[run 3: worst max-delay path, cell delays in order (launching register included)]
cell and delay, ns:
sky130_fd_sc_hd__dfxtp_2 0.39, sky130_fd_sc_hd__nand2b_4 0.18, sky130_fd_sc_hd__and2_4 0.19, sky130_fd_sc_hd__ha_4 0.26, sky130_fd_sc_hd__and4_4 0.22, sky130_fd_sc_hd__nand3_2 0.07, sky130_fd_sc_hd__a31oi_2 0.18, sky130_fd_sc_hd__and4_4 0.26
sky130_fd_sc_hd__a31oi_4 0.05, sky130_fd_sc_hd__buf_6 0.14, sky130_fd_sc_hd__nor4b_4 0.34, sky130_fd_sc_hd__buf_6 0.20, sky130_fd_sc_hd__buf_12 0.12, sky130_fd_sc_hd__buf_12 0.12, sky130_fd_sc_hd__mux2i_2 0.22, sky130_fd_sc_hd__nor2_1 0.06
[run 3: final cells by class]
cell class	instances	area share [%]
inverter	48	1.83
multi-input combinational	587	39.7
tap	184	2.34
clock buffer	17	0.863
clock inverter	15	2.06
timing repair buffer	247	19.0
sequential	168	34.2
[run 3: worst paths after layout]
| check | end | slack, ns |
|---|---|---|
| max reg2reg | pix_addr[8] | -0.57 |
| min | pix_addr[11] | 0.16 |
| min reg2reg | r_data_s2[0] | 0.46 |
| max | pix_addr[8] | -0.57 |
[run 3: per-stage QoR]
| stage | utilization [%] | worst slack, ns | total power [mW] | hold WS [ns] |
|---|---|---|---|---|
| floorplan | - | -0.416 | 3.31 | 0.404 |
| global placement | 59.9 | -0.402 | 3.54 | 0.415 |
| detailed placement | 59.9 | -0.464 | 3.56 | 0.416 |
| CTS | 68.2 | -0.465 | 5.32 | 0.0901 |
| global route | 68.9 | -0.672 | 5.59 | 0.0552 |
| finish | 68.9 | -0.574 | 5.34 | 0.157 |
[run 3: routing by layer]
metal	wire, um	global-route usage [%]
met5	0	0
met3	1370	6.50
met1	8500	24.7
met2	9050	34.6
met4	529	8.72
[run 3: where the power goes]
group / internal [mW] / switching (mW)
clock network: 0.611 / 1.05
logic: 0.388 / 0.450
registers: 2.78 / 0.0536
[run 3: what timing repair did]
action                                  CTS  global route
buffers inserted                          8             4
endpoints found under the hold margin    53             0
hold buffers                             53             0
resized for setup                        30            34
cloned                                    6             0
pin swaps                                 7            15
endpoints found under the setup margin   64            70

• EXERCISE INSTRUCTIONS: What is needed is an exact repetition of the lines from the first line of the records through the line containing "sky130_fd_sc_hd__dfxtp_2 0.39, sky130_fd_sc_hd__nand2b_4", both ends included, and nothing more.

• ANSWER TO THIS EXERCISE:
[run 3: worst max-delay path, cell delays in order (launching register included)]
cell and delay, ns:
sky130_fd_sc_hd__dfxtp_2 0.39, sky130_fd_sc_hd__nand2b_4 0.18, sky130_fd_sc_hd__and2_4 0.19, sky130_fd_sc_hd__ha_4 0.26, sky130_fd_sc_hd__and4_4 0.22, sky130_fd_sc_hd__nand3_2 0.07, sky130_fd_sc_hd__a31oi_2 0.18, sky130_fd_sc_hd__and4_4 0.26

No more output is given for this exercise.